Todo un récord de permanencia en un puesto laboral.

LAS MUJERES Y LOS TÉCNICOS DE SONIDO PRIMERO





"Tiburón" (1975) fue el primer éxito de taquilla de su director, Steven Spielberg. La película sobre el escualo gigante que aterroriza una playa turística catapultó a la fama al cineasta e inicio la era de los "Blockbuster" o "taquillazos", que cambió la industria del cine para bien o para mal.


Su rodaje, no obstante, fue un suplicio contínuo para el todavía novato director. Siguiendo fielmente el axioma de Murphy, todo lo que pudo salir mal en el rodaje no sólo salió mal: salió peor. Su productor, Richard D. Zanuck (pariente del mítico Darryl F. Zanuck), llegó a plantear durante una reunión: "¿Podéis decirme por qué diablos no debo cancelar esta película y mandar el rodaje a la mierda?".

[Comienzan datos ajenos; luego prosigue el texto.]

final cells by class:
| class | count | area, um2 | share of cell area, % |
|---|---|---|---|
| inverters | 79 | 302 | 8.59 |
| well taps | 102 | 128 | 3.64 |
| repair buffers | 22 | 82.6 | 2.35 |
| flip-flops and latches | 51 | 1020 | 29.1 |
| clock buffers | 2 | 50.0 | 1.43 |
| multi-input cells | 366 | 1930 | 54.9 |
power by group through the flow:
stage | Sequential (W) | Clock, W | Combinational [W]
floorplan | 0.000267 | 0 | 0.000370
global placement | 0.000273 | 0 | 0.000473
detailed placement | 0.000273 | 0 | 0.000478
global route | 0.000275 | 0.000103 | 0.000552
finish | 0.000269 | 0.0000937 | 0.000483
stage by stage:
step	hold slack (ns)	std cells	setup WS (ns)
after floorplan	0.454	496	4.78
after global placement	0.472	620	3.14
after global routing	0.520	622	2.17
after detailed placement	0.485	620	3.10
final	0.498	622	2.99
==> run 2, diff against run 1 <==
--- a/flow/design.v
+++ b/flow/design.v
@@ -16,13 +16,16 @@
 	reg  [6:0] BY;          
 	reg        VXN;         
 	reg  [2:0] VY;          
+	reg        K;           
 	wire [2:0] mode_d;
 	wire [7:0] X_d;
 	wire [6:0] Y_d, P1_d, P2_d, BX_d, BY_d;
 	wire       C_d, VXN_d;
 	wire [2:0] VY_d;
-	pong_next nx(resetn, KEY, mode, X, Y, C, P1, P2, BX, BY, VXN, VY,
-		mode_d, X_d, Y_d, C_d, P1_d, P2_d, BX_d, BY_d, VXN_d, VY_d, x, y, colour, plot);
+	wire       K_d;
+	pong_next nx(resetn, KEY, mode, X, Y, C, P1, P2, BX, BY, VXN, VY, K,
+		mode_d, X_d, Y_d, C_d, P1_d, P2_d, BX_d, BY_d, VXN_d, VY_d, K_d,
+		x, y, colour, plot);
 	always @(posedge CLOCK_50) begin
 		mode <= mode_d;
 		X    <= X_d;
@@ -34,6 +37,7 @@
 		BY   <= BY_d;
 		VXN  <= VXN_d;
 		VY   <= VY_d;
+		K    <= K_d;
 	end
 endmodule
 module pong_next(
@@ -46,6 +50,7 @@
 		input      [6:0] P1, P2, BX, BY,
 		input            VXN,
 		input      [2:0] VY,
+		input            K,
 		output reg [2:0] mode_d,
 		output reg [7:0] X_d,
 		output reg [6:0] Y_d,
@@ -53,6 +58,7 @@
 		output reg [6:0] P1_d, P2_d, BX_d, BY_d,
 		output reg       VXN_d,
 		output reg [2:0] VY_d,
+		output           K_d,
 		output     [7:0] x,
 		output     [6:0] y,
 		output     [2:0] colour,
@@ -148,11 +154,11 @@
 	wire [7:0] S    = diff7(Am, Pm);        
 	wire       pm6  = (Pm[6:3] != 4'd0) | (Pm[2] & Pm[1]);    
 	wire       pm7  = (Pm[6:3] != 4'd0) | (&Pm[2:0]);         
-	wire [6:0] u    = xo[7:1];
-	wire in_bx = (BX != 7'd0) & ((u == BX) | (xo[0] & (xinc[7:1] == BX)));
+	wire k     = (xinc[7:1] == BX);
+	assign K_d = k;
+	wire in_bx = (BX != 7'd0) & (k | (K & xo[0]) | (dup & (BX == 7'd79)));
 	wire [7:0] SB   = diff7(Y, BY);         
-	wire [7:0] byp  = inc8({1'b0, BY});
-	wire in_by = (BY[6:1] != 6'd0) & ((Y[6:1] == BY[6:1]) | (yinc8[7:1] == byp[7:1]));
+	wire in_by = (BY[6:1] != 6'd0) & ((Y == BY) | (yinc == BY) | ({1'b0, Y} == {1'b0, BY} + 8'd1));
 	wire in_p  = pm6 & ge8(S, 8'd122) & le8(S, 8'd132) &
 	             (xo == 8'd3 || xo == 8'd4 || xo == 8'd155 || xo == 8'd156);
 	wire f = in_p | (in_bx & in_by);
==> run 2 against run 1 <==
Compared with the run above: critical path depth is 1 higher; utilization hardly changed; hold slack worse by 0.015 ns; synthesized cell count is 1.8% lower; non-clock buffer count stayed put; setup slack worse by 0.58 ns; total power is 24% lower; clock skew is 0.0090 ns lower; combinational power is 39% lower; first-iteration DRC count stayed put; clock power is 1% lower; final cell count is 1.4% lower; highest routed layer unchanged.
This is an optimization exercise on Yosys and OpenROAD, whose aim is a short achievable clock period and few clock cycles, not a production implementation. In this exercise RTL edits were held to simulation tests only and were not proved equivalent to the original. No activity file was given, so power comes from the tool's default toggle rates.

==> inputs of v18 <==
// Microprocesador
module Microprocesador(
    input CLK,
    input Reset,
    output [31:0] imem_addr,
    input  [31:0] imem_rdata,
    output [31:0] dmem_addr,
    output [31:0] dmem_wdata,
    output [3:0]  dmem_wstrb,
    input  [31:0] dmem_rdata
    );
export LEC_CHECK = 0
export ABC_CLOCK_PERIOD_IN_PS = 3000
export CAP_MARGIN = 20
export CORE_MARGIN = 2
export CORE_UTILIZATION = 40
export PLACE_DENSITY = 0.6
export SETUP_SLACK_MARGIN = 5
export SLEW_MARGIN = 20
export SYNTH_HIERARCHICAL = 1
export TNS_END_PERCENT = 100
create_clock -name core_clock -period 11.0 [get_ports {CLK}]
standard.sh (not shown) runs the stock make flow with config.mk's settings and CLKGATE_MAP_FILE= SYNTH_SCRIPT=/design/flow/synth_recipe.tcl, a recipe that flattens the netlist after the stock synthesis.
==> flow/flow/run.sh <==
#!/bin/bash
set -euo pipefail
bash standard.sh SETUP_SLACK_MARGIN=7.7 TNS_END_PERCENT=100 ABC_CLOCK_PERIOD_IN_PS=3000 finish > standard_flow.log 2>&1
==> v33: changes against v18 <==
--- a/flow/design.v
+++ b/flow/design.v
@@ -584,46 +584,74 @@
     wire id_redir = d_v && !stall && jalr_id;
     wire [31:0] rf1 = (rs1 == 5'd0) ? 32'd0 : rf[rs1];
     wire [31:0] rf2 = (rs2 == 5'd0) ? 32'd0 : rf[rs2];
     wire [31:0] m_val = m_ld ? ld_val : m_res;
     wire [31:0] r1 = (m_wr && rs1 == m_rd) ? m_val : (w_wr && rs1 == w_rd) ? w_res : rf1;
     wire [31:0] r2 = (m_wr && rs2 == m_rd) ? m_val : (w_wr && rs2 == w_rd) ? w_res : rf2;
     wire [31:0] bsel = useb ? r2 : op_st ? immS : immI;
     wire e_ok = ~r_kill;
-    wire [31:0] ex_res, jt, A, SDL;
-    wire [3:0]  strb;
-    wire        redir;
-    wire [11:2] fpc_o, fpc_n;
-    wire        take_f;
-    rv_ex u_ex (
-        .e_a(e_a), .e_b(e_b), .e_sd(e_sd), .e_alt(e_alt), .m_res(m_res),
-        .e_fa(e_fa), .e_fb(e_fb), .e_fn(e_fn), .e_fs(e_fs), .e_k(e_k),
-        .e_s({e_s_pass, e_s_and, e_s_or, e_s_xor, e_s_sltu, e_s_slt, e_s_sra, e_s_sr, e_s_sll}),
-        .e_mp(e_mp), .e_mn(e_mn), .e_ok(e_ok), .e_jalr(e_jalr), .e_f3(e_f3),
-        .fpc(fpc), .id_redir(id_redir), .id_pc(jt_id[11:2]), .stall(stall),
-        .ex_res(ex_res), .jt(jt), .A(A), .sd_lanes(SDL), .strb(strb), .redir(redir),
-        .take_f(take_f), .fpc_o(fpc_o));
-    rv_fmux u_fmux (.take(take_f), .f(f_next), .o(fpc_o), .n(fpc_n));
+    wire [31:0] j0, j1, a2, u0, u1, u2;
+    rv_add32 u_j0 (.a(e_a),   .b(e_b),    .s(j0));
+    rv_add32 u_j1 (.a(m_res), .b(e_b),    .s(j1));
+    rv_add32 u_a2 (.a(e_a),   .b(m_res),  .s(a2));
+    rv_sub32 u_u0 (.a(e_a),   .b(e_b),    .s(u0));
+    rv_sub32 u_u1 (.a(m_res), .b(e_b),    .s(u1));
+    rv_sub32 u_u2 (.a(e_a),   .b(m_res),  .s(u2));
+    wire [31:0] sum = ({32{e_k[0]}} & j0) | ({32{e_k[1]}} & j1) | ({32{e_k[2]}} & a2) |
+                      ({32{e_k[3]}} & u0) | ({32{e_k[4]}} & u1) | ({32{e_k[5]}} & u2);
+    wire [31:0] jt = ({32{e_fa}} & j1) | ({32{~e_fa}} & j0);
+    wire eq0, eq1, eq2, lu0, lu1, lu2, ls0, ls1, ls2;
+    rv_cmp32 u_c0 (.a(e_a),   .b(e_b),   .eq(eq0), .ltu(lu0), .lts(ls0));
+    rv_cmp32 u_c1 (.a(m_res), .b(e_b),   .eq(eq1), .ltu(lu1), .lts(ls1));
+    rv_cmp32 u_c2 (.a(e_a),   .b(m_res), .eq(eq2), .ltu(lu2), .lts(ls2));
+    wire eq   = (e_fa & eq1) | (e_fb & eq2) | (e_fn & eq0);
+    wire ltu  = (e_fa & lu1) | (e_fb & lu2) | (e_fn & lu0);
+    wire lt   = (e_fa & ls1) | (e_fb & ls2) | (e_fn & ls0);
+    wire [31:0] A  = e_fa ? m_res : e_a;
+    wire [31:0] B  = e_fb ? m_res : e_b;
+    wire [31:0] SD = e_fs ? m_res : e_sd;
+    wire [31:0] shl = A << B[4:0];
+    wire [31:0] shr = {{32{e_s_sra & A[31]}}, A} >> B[4:0];
+    wire [31:0] ex_oth = ({32{e_s_sll}}  & shl)
+                       | ({32{e_s_sr}}   & shr)
+                       | ({32{e_s_slt}}  & {31'd0, lt})
+                       | ({32{e_s_sltu}} & {31'd0, ltu})
+                       | ({32{e_s_xor}}  & (A ^ B))
+                       | ({32{e_s_or}}   & (A | B))
+                       | ({32{e_s_and}}  & (A & B))
+                       | ({32{e_s_pass}} & e_alt);
+    wire [31:0] ex_res = sum | ex_oth;
+    wire [8:0] cmp = {ls2, ls1, ls0, lu2, lu1, lu0, eq2, eq1, eq0};
+    wire mispred = |(e_mp & cmp) | |(e_mn & ~cmp);
+    wire redir   = e_ok & (mispred | e_jalr);
+    wire [31:0] redir_pc = e_jalr ? {jt[31:1], 1'b0} : e_alt;
+    wire [3:0] strb = (e_f3[1:0] == 2'b00) ? (4'b0001 << jt[1:0]) :
+                      (e_f3[1:0] == 2'b01) ? (jt[1] ? 4'b1100 : 4'b0011) : 4'b1111;
     always @(posedge CLK) begin
         if (Reset) begin
             fpc  <= 10'd0;
             xa   <= 32'd0;
             xb   <= 32'd0;
             xclr <= 1'b0;
             r_redir <= 1'b1;
             r_kill  <= 1'b1;
             d_pt <= 1'b0;
             d_v  <= 1'b0;
             e_v  <= 1'b0;
             e_wr <= 1'b0; e_ld <= 1'b0; e_st <= 1'b0; e_mp <= 9'd0; e_mn <= 9'd0; e_jalr <= 1'b0;
             m_wr <= 1'b0; m_ld <= 1'b0; m_wstrb <= 4'b0000;
             w_wr <= 1'b0;
         end else begin
-            fpc  <= fpc_n;
+            if (redir)
+                fpc <= redir_pc[11:2];
+            else if (id_redir)
+                fpc <= jt_id[11:2];
+            else if (!stall)
+                fpc <= f_next;
             xa   <= e_jalr ? A : e_alt;
             xb   <= e_jalr ? e_b : 32'd0;
             xclr <= e_jalr;
             r_redir <= redir || id_redir;
             r_kill  <= redir;
             if (!stall)
                 d_pt <= f_pt;
             if (redir || id_redir)
@@ -677,17 +705,18 @@
         e_s_xor  <= op_alu && f3 == 3'b100;
         e_s_or   <= op_alu && f3 == 3'b110;
         e_s_and  <= op_alu && f3 == 3'b111;
         e_s_pass <= op_lui || op_auipc || op_jal || op_jalr;
         m_rd    <= e_rd;
         m_f3    <= e_f3;
         m_res   <= ex_res;
         m_addr  <= jt;
-        m_wdata <= SDL;
+        m_wdata <= (e_f3[1:0] == 2'b00) ? {4{SD[7:0]}} :
+                   (e_f3[1:0] == 2'b01) ? {2{SD[15:0]}} : SD;
         w_rd  <= m_rd;
         w_res <= m_val;
     end
     reg rst_q;
     always @(posedge CLK) rst_q <= Reset;
     integer i;
     always @(posedge CLK) begin
         if (rst_q) begin
@@ -700,111 +729,46 @@
 endmodule
 module rv_add32 (
     input  [31:0] a,
     input  [31:0] b,
     output [31:0] s
     );
     assign s = a + b;
 endmodule
+module rv_sub32 (
+    input  [31:0] a,
+    input  [31:0] b,
+    output [31:0] s
+    );
+    assign s = a - b;
+endmodule
 module rv_inc32 (
     input  [31:0] a,
     output [31:0] s
     );
     assign s = a + 32'd4;
 endmodule
+module rv_cmp32 (
+    input  [31:0] a,
+    input  [31:0] b,
+    output        eq,
+    output        ltu,
+    output        lts
+    );
+    assign eq  = (a == b);
+    assign ltu = (a < b);
+    assign lts = ($signed(a) < $signed(b));
+endmodule
 module rv_fetch (
     input  [11:2] fpc,
     input  [31:0] ins,
     output        taken,
     output [11:2] next
     );
     wire        jal = (ins[6:0] == 7'b1101111);
     wire        bbk = (ins[6:0] == 7'b1100011) && (ins[31] || ins[12]);
     wire [11:2] tJ  = fpc + {ins[20], ins[30:22]};
     wire [11:2] tB  = fpc + {ins[7], ins[30:25], ins[11:9]};
     wire [11:2] n4  = fpc + 10'd1;
     assign taken = jal | bbk;
     assign next  = ({10{jal}} & tJ) | ({10{bbk}} & tB) | ({10{!jal && !bbk}} & n4);
 endmodule
-module rv_ex (
-    input  [31:0] e_a,
-    input  [31:0] e_b,
-    input  [31:0] e_sd,
-    input  [31:0] e_alt,
-    input  [31:0] m_res,
-    input         e_fa,
-    input         e_fb,
-    input         e_fn,
-    input         e_fs,
-    input  [5:0]  e_k,
-    input  [8:0]  e_s,       
-    input  [8:0]  e_mp,
-    input  [8:0]  e_mn,
-    input         e_ok,
-    input         e_jalr,
-    input  [2:0]  e_f3,
-    input  [11:2] fpc,
-    input         id_redir,
-    input  [11:2] id_pc,     
-    input         stall,
-    output [31:0] ex_res,
-    output [31:0] jt,
-    output [31:0] A,
-    output [31:0] sd_lanes,
-    output [3:0]  strb,
-    output        redir,
-    output        take_f,    
-    output [11:2] fpc_o      
-    );
-    wire [31:0] j0 = e_a + e_b;
-    wire [31:0] j1 = m_res + e_b;
-    wire [31:0] a2 = e_a + m_res;
-    wire [31:0] u0 = e_a - e_b;
-    wire [31:0] u1 = m_res - e_b;
-    wire [31:0] u2 = e_a - m_res;
-    wire [31:0] sum = ({32{e_k[0]}} & j0) | ({32{e_k[1]}} & j1) | ({32{e_k[2]}} & a2) |
-                      ({32{e_k[3]}} & u0) | ({32{e_k[4]}} & u1) | ({32{e_k[5]}} & u2);
-    assign jt = ({32{e_fa}} & j1) | ({32{~e_fa}} & j0);
-    wire eq0 = (e_a == e_b);
-    wire eq1 = (m_res == e_b);
-    wire eq2 = (e_a == m_res);
-    wire lu0 = (e_a < e_b);
-    wire lu1 = (m_res < e_b);
-    wire lu2 = (e_a < m_res);
-    wire ls0 = ($signed(e_a) < $signed(e_b));
-    wire ls1 = ($signed(m_res) < $signed(e_b));
-    wire ls2 = ($signed(e_a) < $signed(m_res));
-    wire ltu = (e_fa & lu1) | (e_fb & lu2) | (e_fn & lu0);
-    wire lt  = (e_fa & ls1) | (e_fb & ls2) | (e_fn & ls0);
-    assign A = e_fa ? m_res : e_a;
-    wire [31:0] B  = e_fb ? m_res : e_b;
-    wire [31:0] SD = e_fs ? m_res : e_sd;
-    wire [31:0] shl = A << B[4:0];
-    wire [31:0] shr = {{32{e_s[2] & A[31]}}, A} >> B[4:0];
-    wire [31:0] ex_oth = ({32{e_s[0]}} & shl)
-                       | ({32{e_s[1]}} & shr)
-                       | ({32{e_s[3]}} & {31'd0, lt})
-                       | ({32{e_s[4]}} & {31'd0, ltu})
-                       | ({32{e_s[5]}} & (A ^ B))
-                       | ({32{e_s[6]}} & (A | B))
-                       | ({32{e_s[7]}} & (A & B))
-                       | ({32{e_s[8]}} & e_alt);
-    assign ex_res = sum | ex_oth;
-    wire [8:0] cmp = {ls2, ls1, ls0, lu2, lu1, lu0, eq2, eq1, eq0};
-    wire mispred = |(e_mp & cmp) | |(e_mn & ~cmp);
-    assign redir = e_ok & (mispred | e_jalr);
-    wire [11:2] redir_pc = e_jalr ? jt[11:2] : e_alt[11:2];
-    assign take_f = !redir && !id_redir && !stall;
-    assign fpc_o  = redir ? redir_pc : id_redir ? id_pc : fpc;
-    assign strb = (e_f3[1:0] == 2'b00) ? (4'b0001 << jt[1:0]) :
-                  (e_f3[1:0] == 2'b01) ? (jt[1] ? 4'b1100 : 4'b0011) : 4'b1111;
-    assign sd_lanes = (e_f3[1:0] == 2'b00) ? {4{SD[7:0]}} :
-                      (e_f3[1:0] == 2'b01) ? {2{SD[15:0]}} : SD;
-endmodule
-module rv_fmux (
-    input         take,
-    input  [11:2] f,
-    input  [11:2] o,
-    output [11:2] n
-    );
-    assign n = take ? f : o;
-endmodule
==> notes <==
Between v33 and v18, the lower synthesized area is in v18 (gap 1.9%, measured against v18). Between v33 and v18, the lower first-iteration DRC count is in v18 (gap 2.2%, measured against v18). Between v33 and v18, the lower total power is in v33 (gap 20%, measured against v18). Of v18 and v33, v18 has the higher wire length (gap about 13%, measured against v33). In v33 the setup slack is better than in v18, by 300 ps. Against v33, the register-to-register slack of v18 is lower by 300 ps. Non-clock buffer count: v33 is lower than v18 (176). In v33 the global-route usage is lower than in v18, by 4.6 points. Combinational power: v18 is larger than v33 (about 90%). Sequential share of layout area: v18 is lower than v33 (0.43 points). Of v33 and v18, v18 has the higher core utilization (gap 1.5 points).
Testbench counts of v18, summed over its fixed seeds: cycles 33,294.
Testbench counts of v33, summed over its fixed seeds: cycles 33,294.

==> what the ideal ports hide <==
The results above use ideal ports. As a check the final layouts listed here were re-extracted and re-timed, cells and wires unchanged. Step 1 sets driving cells, clkbuf_16 on the clock port and buf_2 on the other inputs (assumed; they add their load-dependent delay and slew). Step 2, shift: input delay + t, output delay - t, t = (earliest + latest rising clock arrival at the registers) / 2. This alone moves slack from input paths to output paths. Three values: ideal, step 1, step 2; two values: the first two.
run	shift t [ns]	slack for setup (ns)	worst setup path at the end	worst data-port slew with drivers (ns)
v18	0.963	6.805 / 6.805 / 5.927	input to register	0.08
v33	0.939	7.104 / 7.104 / 6.406	input to register	0.05
After both steps setup and hold are still met in every run listed. For v18, which loses most, drivers alone change the setup slack by 0.000 ns; drivers and shift together by -0.878 ns.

Uno de los momentos más tensos del proyecto transcurrió durante el rodaje de una escena en alta mar. Para ello se colocó a los técnicos y actores sobre la cubierta del barco en el que los protagonistas intentan dar caza al tiburón, el "Orca"; se tardaron varias horas en tenerlo todo listo, y hubo que evitar mareas, golpes de mar y familias de turistas que pasaban con sus barcos saludando a la cámara. La enésima vez que el director gritó "¡acción!" se abrió una vía de agua en el casco del barco y el "Orca" empezó a hundirse lentamente con todos sus ocupantes, para mayor horror y desesperación de Spielberg y su equipo.

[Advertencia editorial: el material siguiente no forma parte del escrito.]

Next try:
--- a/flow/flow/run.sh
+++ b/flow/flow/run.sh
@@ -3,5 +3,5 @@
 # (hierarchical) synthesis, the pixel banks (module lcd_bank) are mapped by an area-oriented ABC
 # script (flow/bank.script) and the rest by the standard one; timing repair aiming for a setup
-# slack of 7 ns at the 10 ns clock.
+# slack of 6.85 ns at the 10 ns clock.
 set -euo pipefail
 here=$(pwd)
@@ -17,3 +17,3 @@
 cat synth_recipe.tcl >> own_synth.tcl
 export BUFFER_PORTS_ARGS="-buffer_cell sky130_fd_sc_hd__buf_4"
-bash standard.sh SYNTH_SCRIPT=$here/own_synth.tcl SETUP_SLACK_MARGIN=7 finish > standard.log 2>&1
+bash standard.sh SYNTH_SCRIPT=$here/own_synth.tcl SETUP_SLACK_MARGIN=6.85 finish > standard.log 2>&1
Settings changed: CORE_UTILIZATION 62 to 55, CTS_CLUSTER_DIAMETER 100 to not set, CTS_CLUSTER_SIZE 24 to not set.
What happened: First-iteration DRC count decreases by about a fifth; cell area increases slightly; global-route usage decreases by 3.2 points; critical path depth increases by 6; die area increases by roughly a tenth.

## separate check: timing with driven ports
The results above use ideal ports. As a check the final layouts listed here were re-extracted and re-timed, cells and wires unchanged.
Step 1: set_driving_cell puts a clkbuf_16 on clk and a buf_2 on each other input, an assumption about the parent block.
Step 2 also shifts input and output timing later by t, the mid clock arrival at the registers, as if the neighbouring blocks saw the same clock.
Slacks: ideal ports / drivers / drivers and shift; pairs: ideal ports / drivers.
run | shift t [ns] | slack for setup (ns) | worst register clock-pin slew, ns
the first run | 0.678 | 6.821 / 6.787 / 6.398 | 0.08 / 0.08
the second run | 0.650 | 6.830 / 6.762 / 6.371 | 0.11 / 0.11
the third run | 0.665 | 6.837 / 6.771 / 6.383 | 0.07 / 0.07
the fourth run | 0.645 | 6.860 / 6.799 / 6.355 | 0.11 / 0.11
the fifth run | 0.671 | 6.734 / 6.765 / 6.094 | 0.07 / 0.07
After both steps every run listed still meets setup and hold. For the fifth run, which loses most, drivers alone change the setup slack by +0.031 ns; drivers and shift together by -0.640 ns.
Source: an optimization exercise on an open RTL-to-GDS flow (aim: small area). Production flows keep margins and buffers that such runs may drop. In this exercise RTL edits were held to simulation tests only and were not proved equivalent to the original. No activity file was given, so power comes from the tool's default toggle rates.

===== flow/constraint.sdc =====
create_clock -name core_clock -period 10.0 [get_ports {clk}]
set_input_delay 2.0000 -clock core_clock [delete_from_list [all_inputs] [get_ports {clk}]]
set_output_delay 2.0000 -clock core_clock [all_outputs]
set_load 0.01 [all_outputs]

===== flow/run.sh =====
#!/bin/bash
# synth_recipe.tcl (not shown) runs the flow's synth.tcl, then flattens the netlist and writes it again
# the make line also repeats each setting of config.mk as NAME=value (left out here)
make -C /OpenROAD-flow-scripts/flow DESIGN_CONFIG=/design/flow/config.mk WORK_HOME=/design/flow/orfs CLKGATE_MAP_FILE= SYNTH_SCRIPT=/design/flow/synth_recipe.tcl finish

===== flow/design.v =====
`timescale 1ns / 1ps
module timer_parameter
    #(parameter FINAL_VALUE = 255)(
    input clk,
    input rst,
    input enable,
    output done
    );
    localparam BITS = $clog2(FINAL_VALUE);
    reg [BITS - 1:0] Q_reg, Q_next;
    always @(posedge clk)
    begin
        if (rst)
            Q_reg <= 0;
        else if(enable)
            Q_reg <= Q_next;
        else
            Q_reg <= Q_reg;
    end
    assign done = Q_reg == FINAL_VALUE;
    always @(*)
        Q_next = done? 'b0: Q_reg + 1;
endmodule
`timescale 1ns / 1ps
module debouncer_delayed_fsm(
    input clk,
    input rst,
    input noisy, timer_done,
    output timer_reset, debounced
    );
    reg [1:0] state_reg, state_next;
    parameter s0 = 0, s1 = 1, s2 = 2, s3 = 3;
    always @(posedge clk)
    begin
		if (rst)
			state_reg <= s0;
		else
			state_reg <= state_next;
    end
    always @(*)
    begin
        state_next = state_reg;
        case(state_reg)
            s0: if (noisy)
                    state_next = s0;
                else if (~noisy)
                    state_next = s1;
            s1: if (noisy)
                    state_next = s0;
                else if (~noisy & ~timer_done)
                    state_next = s1;
                else if (~noisy & timer_done)
                    state_next = s2;
            s2: if (noisy)
                    state_next = s3;
                else if (~noisy)
                    state_next = s2;
            s3: if (~noisy)
                    state_next = s2;
                else if (noisy & ~timer_done)
                    state_next = s3;
                else if (noisy & timer_done)
                    state_next = s0;
            default: state_next = s0;                                             
        endcase
    end
    assign timer_reset = (state_reg == s0) | (state_reg == s2);
    assign debounced = (state_reg == s2) | (state_reg == s3);
endmodule
`timescale 1ns / 1ps
module debouncer_delayed(
    input clk,
    input rst,
    input noisy,
    output debounced
    );
    wire timer_done, timer_reset;
    debouncer_delayed_fsm FSM0(
        .clk(clk),
        .rst(rst),
        .noisy(noisy),
        .timer_done(timer_done),
        .timer_reset(timer_reset),
        .debounced(debounced)
    );
    timer_parameter #(.FINAL_VALUE(19)) T0(
        .clk(clk),
        .rst(rst),
        .enable(~timer_reset),
        .done(timer_done)
    );
endmodule
`timescale 1ns / 1ps
module edge_detector(
    input clk,
    input rst,
    input level,
    output p_edge, n_edge, _edge
    );
    reg state_reg, state_next;
    parameter s0 = 0, s1 = 1;
    always @(posedge clk)
    begin
		if (rst)
			state_reg <= s0;
		else
			state_reg <= state_next;
    end
    always @(*)
    begin
        case(state_reg)
            s0: if (level)
                    state_next = s1;
                else
                    state_next = s0;
            s1: if (level)
                    state_next = s1;
                else
                    state_next = s0;
            default: state_next = s0;                
        endcase
    end
    assign p_edge = (state_reg == s0) & level;
    assign n_edge = (state_reg == s1) & ~level;
    assign _edge = p_edge | n_edge;
endmodule
`timescale 1ns / 1ps
module button(
    input clk,
    input rst,
    input button,
    output debounced,
    output p_edge, n_edge, _edge
    );
    debouncer_delayed DD0(
        .clk(clk),
        .rst(rst),
        .noisy(button),
        .debounced(debounced)
    );
    edge_detector ED0(
        .clk(clk),
        .rst(rst),
        .level(debounced),
        .p_edge(p_edge),
        .n_edge(n_edge),
        ._edge(_edge)
    );
endmodule
module button_top( 
	input clk,
	input rst,
	input logic0_button, logic1_button, activity_button,
	output logic0, logic1, activity,
	output reg activity_reset
); 
	parameter PUSH_TIME = 511;
	integer button_timer;
	integer count_enable;
	wire act_n;
	button logic0_btn (
		.clk(clk),
		.rst(rst),
		.button(logic0_button),
		.p_edge(logic0)
	);
	button logic1_btn (
		.clk(clk),
		.rst(rst),
		.button(logic1_button),
		.p_edge(logic1)
	);
	button activity_btn (
		.clk(clk),
		.rst(rst),
		.button(activity_button),
		.n_edge(activity),
		.p_edge(act_n)
	);
	always @(posedge clk) begin 
		if (rst) begin
			count_enable <= 0;
			button_timer <= 0;
			activity_reset <= 0;
		end else begin
		if (act_n == 1) begin 
			count_enable <= 1; 
		end 
		if (activity == 1) begin 
			count_enable <= 0;
			button_timer <= 0;	
		end 
		if (count_enable == 1 && activity == 0) begin 
			button_timer <= button_timer + 1; 
		end 
		if (button_timer == PUSH_TIME) begin
			activity_reset <= 1;
			button_timer <= 0;	
		end else begin
			activity_reset <= 0;
		end
		end
	end
endmodule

Los cineastas saltaban al agua y se agarraban a cualquier objeto flotante para no hundirse con el barco. En medio de aquel caos, mientras llegaban los guardacostas al rescate, se escuchó el vozarrón de John Carter, supervisor de sonido, chillando a través de su megafono:


- ¡Que se jodan los actores! ¡Salvad al departamento de sonido!


Para tranquilizar al lector diremos que no hubo víctimas, pero fue una clara muestra de que hasta en el cine hay clases.